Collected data
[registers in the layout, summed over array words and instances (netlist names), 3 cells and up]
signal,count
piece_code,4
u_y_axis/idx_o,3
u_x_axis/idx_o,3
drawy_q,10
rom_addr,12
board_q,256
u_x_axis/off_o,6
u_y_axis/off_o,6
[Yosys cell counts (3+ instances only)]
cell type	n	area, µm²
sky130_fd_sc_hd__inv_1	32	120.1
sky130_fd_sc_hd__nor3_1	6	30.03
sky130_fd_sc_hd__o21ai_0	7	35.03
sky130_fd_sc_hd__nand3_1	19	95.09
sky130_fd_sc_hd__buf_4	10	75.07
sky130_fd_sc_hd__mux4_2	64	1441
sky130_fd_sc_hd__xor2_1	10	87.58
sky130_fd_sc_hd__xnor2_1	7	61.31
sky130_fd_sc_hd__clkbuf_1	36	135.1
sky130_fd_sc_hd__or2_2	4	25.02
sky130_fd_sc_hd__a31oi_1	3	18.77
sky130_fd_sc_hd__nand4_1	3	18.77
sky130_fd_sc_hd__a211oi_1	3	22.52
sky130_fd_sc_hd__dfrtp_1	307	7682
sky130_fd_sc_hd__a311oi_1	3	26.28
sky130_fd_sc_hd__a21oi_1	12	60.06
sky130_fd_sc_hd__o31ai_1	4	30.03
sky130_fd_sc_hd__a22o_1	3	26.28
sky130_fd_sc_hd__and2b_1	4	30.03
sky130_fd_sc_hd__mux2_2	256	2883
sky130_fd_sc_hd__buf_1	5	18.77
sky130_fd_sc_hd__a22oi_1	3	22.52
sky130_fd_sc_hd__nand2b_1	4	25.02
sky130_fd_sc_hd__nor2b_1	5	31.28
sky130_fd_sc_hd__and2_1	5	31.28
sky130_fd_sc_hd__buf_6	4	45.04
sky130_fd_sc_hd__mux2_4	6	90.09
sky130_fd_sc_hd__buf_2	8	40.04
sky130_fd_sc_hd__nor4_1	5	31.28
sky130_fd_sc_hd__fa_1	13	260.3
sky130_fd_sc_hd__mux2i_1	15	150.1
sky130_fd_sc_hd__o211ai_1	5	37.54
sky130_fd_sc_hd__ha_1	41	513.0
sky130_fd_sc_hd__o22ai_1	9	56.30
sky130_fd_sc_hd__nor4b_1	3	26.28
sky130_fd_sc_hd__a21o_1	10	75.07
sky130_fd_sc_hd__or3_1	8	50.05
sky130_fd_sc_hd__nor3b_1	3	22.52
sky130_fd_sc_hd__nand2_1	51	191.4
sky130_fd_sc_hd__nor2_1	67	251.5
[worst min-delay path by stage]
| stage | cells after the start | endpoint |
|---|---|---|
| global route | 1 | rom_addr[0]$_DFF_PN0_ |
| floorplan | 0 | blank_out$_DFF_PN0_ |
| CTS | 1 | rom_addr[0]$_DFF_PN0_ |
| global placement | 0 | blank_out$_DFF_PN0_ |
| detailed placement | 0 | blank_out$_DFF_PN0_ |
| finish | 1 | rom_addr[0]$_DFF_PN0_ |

» **Exercise aim**:
Your answer should consist of copies of the lines above that include the string "stage".

» **Response**:
[worst min-delay path by stage]
| stage | cells after the start | endpoint |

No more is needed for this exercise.